### [Task details]
I would like every line of the records below that contains the word "activity" copied.

━━━ Supplied entries ━━━

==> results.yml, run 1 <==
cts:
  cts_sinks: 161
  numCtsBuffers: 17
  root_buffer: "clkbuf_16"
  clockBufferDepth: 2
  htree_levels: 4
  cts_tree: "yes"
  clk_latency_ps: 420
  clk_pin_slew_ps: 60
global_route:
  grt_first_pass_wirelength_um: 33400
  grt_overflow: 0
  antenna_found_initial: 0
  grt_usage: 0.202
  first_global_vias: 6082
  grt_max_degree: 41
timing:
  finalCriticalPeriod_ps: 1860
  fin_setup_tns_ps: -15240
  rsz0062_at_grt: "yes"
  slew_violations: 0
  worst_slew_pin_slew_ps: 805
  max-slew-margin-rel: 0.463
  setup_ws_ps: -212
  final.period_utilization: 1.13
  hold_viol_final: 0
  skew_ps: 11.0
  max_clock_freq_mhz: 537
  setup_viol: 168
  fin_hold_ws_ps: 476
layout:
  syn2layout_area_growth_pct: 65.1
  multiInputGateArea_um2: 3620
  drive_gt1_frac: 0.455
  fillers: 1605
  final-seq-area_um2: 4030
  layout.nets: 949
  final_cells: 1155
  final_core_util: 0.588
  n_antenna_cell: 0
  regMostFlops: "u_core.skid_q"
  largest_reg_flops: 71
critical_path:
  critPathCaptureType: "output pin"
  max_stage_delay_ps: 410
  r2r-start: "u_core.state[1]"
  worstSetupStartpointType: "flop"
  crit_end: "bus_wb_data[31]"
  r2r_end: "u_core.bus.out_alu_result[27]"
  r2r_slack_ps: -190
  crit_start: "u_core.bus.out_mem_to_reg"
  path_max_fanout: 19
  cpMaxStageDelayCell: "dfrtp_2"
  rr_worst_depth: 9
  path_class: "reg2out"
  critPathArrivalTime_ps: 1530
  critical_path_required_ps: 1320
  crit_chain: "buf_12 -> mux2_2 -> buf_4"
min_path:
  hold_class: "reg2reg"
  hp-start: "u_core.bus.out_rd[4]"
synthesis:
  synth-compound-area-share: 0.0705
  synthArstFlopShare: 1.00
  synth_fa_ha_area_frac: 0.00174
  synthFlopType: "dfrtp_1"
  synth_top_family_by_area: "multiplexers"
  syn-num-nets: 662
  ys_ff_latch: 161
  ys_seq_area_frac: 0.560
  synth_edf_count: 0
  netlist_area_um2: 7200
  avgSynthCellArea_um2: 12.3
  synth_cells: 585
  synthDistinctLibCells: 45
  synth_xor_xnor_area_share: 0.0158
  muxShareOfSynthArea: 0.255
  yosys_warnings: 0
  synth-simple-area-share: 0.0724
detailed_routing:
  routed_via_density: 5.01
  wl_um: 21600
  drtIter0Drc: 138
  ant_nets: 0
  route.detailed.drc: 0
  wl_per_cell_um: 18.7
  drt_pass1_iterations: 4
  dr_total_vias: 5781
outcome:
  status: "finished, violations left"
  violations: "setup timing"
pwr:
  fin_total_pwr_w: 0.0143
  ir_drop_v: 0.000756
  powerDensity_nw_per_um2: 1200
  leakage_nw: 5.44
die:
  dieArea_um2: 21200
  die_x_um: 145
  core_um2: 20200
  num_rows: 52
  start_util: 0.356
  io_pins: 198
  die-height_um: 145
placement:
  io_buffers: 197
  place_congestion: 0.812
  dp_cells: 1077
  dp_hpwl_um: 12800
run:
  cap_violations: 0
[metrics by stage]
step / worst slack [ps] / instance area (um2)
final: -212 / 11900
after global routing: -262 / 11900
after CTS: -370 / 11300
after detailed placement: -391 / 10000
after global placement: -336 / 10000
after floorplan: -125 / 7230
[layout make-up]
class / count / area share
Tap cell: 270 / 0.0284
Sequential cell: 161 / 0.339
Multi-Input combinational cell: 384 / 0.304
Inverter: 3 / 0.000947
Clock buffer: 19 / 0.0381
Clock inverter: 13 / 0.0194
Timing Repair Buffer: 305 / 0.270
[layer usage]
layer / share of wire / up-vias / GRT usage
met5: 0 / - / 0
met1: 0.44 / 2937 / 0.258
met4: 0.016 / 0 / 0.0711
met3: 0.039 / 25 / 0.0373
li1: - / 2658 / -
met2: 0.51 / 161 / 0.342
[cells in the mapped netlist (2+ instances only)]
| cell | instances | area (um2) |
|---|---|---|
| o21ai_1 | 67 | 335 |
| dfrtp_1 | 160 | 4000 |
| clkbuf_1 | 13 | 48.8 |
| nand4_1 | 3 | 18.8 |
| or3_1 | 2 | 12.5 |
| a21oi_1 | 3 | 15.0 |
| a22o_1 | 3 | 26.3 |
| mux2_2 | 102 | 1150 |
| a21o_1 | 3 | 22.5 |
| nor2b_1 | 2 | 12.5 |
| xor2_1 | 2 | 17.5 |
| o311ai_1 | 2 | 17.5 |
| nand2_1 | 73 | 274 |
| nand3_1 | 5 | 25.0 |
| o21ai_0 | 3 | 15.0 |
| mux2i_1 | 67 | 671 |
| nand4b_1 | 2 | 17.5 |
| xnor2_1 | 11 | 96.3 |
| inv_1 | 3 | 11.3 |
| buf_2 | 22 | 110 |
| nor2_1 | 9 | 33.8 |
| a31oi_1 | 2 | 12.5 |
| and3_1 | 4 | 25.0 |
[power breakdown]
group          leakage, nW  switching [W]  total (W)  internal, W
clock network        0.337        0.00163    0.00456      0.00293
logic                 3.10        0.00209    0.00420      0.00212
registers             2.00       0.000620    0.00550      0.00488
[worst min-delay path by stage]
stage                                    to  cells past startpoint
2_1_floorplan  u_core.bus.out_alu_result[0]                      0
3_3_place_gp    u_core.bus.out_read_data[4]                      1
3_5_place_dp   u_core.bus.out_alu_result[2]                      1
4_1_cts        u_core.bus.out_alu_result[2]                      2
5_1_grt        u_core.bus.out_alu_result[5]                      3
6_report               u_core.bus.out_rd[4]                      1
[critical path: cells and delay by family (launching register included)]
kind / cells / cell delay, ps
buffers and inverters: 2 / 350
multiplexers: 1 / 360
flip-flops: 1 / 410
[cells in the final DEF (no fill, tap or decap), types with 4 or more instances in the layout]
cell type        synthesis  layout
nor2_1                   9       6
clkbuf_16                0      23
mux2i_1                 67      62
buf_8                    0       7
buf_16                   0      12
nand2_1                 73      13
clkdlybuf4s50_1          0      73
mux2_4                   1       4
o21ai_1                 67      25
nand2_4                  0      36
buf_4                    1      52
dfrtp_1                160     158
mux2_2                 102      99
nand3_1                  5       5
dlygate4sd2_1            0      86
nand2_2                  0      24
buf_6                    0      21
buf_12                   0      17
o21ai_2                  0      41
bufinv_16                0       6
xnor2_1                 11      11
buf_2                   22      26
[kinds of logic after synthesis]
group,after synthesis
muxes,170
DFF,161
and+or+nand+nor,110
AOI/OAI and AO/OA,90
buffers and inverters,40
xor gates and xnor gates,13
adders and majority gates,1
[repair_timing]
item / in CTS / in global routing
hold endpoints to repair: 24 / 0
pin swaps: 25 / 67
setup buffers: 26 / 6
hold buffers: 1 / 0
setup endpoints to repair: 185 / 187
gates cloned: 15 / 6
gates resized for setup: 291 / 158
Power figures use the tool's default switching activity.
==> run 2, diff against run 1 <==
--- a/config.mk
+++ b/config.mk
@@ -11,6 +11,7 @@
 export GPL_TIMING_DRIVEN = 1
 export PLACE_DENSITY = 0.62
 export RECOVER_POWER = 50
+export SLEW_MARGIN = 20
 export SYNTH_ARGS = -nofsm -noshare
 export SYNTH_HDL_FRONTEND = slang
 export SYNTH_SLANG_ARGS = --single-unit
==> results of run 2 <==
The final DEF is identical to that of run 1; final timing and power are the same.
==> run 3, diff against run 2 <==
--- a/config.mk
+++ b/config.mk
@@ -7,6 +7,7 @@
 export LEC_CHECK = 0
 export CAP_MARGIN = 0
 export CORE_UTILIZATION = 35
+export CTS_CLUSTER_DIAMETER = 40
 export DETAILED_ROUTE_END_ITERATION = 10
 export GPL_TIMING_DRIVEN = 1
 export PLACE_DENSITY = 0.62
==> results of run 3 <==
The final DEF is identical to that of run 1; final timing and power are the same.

━━━
━━━ Supplied entries ━━━

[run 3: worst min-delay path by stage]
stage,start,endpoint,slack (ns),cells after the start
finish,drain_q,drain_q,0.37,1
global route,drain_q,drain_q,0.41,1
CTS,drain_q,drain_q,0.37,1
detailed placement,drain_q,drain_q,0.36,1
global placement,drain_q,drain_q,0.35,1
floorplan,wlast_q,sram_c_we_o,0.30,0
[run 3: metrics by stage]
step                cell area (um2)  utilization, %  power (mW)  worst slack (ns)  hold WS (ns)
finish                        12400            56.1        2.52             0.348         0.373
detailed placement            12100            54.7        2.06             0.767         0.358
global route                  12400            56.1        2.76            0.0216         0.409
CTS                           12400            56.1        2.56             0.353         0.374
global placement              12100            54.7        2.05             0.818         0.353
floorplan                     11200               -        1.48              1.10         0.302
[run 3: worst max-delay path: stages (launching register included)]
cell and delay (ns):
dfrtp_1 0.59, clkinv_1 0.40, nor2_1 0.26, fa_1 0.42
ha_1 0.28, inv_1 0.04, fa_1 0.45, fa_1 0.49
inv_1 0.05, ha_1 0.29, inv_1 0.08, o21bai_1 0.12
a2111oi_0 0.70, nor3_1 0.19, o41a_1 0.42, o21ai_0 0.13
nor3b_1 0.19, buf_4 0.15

━━━
━━━ Supplied entries ━━━

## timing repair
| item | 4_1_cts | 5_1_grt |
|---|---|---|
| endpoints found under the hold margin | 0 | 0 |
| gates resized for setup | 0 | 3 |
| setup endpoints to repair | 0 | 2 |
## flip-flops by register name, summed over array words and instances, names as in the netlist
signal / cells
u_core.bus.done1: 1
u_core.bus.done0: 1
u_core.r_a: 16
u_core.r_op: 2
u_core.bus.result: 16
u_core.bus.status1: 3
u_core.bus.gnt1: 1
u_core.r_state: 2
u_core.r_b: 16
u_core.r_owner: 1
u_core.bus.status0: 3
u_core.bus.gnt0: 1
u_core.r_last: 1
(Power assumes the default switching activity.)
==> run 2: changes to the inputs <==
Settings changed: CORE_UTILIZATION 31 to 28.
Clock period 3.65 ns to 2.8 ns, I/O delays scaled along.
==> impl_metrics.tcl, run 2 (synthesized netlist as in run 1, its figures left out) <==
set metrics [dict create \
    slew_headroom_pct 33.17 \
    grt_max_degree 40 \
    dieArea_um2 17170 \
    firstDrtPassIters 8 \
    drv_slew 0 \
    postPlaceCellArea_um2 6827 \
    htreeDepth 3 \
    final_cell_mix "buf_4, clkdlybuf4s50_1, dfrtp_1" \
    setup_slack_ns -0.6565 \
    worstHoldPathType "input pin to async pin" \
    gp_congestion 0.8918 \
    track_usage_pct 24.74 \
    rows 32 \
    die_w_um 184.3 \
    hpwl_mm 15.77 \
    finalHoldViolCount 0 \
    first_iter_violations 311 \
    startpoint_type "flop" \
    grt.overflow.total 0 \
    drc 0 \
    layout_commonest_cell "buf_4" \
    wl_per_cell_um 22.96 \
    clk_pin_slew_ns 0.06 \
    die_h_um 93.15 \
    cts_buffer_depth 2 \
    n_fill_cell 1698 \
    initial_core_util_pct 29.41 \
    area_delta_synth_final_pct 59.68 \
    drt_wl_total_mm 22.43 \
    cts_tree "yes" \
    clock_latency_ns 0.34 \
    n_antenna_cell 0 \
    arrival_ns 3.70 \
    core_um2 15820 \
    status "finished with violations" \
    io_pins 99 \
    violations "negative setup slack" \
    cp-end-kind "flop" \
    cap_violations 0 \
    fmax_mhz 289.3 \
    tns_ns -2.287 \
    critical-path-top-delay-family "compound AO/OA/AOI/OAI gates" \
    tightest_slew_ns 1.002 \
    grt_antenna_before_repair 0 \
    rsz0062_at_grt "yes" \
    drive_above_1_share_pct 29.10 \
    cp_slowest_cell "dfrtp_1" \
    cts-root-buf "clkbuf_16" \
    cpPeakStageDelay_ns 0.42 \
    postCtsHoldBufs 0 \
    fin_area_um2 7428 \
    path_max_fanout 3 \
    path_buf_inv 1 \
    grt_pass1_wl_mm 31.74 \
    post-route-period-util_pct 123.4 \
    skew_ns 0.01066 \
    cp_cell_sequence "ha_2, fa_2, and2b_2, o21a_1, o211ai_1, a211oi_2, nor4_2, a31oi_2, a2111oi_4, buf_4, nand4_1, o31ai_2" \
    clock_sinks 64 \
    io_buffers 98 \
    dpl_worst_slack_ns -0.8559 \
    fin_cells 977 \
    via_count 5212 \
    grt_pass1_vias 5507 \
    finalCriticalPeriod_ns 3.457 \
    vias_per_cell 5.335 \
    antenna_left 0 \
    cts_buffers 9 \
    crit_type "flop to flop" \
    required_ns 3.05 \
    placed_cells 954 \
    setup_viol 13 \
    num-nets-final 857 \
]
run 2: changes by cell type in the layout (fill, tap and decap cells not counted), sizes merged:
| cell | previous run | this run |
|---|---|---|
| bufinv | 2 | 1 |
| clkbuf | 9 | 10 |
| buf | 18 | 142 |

━━━

### [Worked solution]
Power figures use the tool's default switching activity.
(Power assumes the default switching activity.)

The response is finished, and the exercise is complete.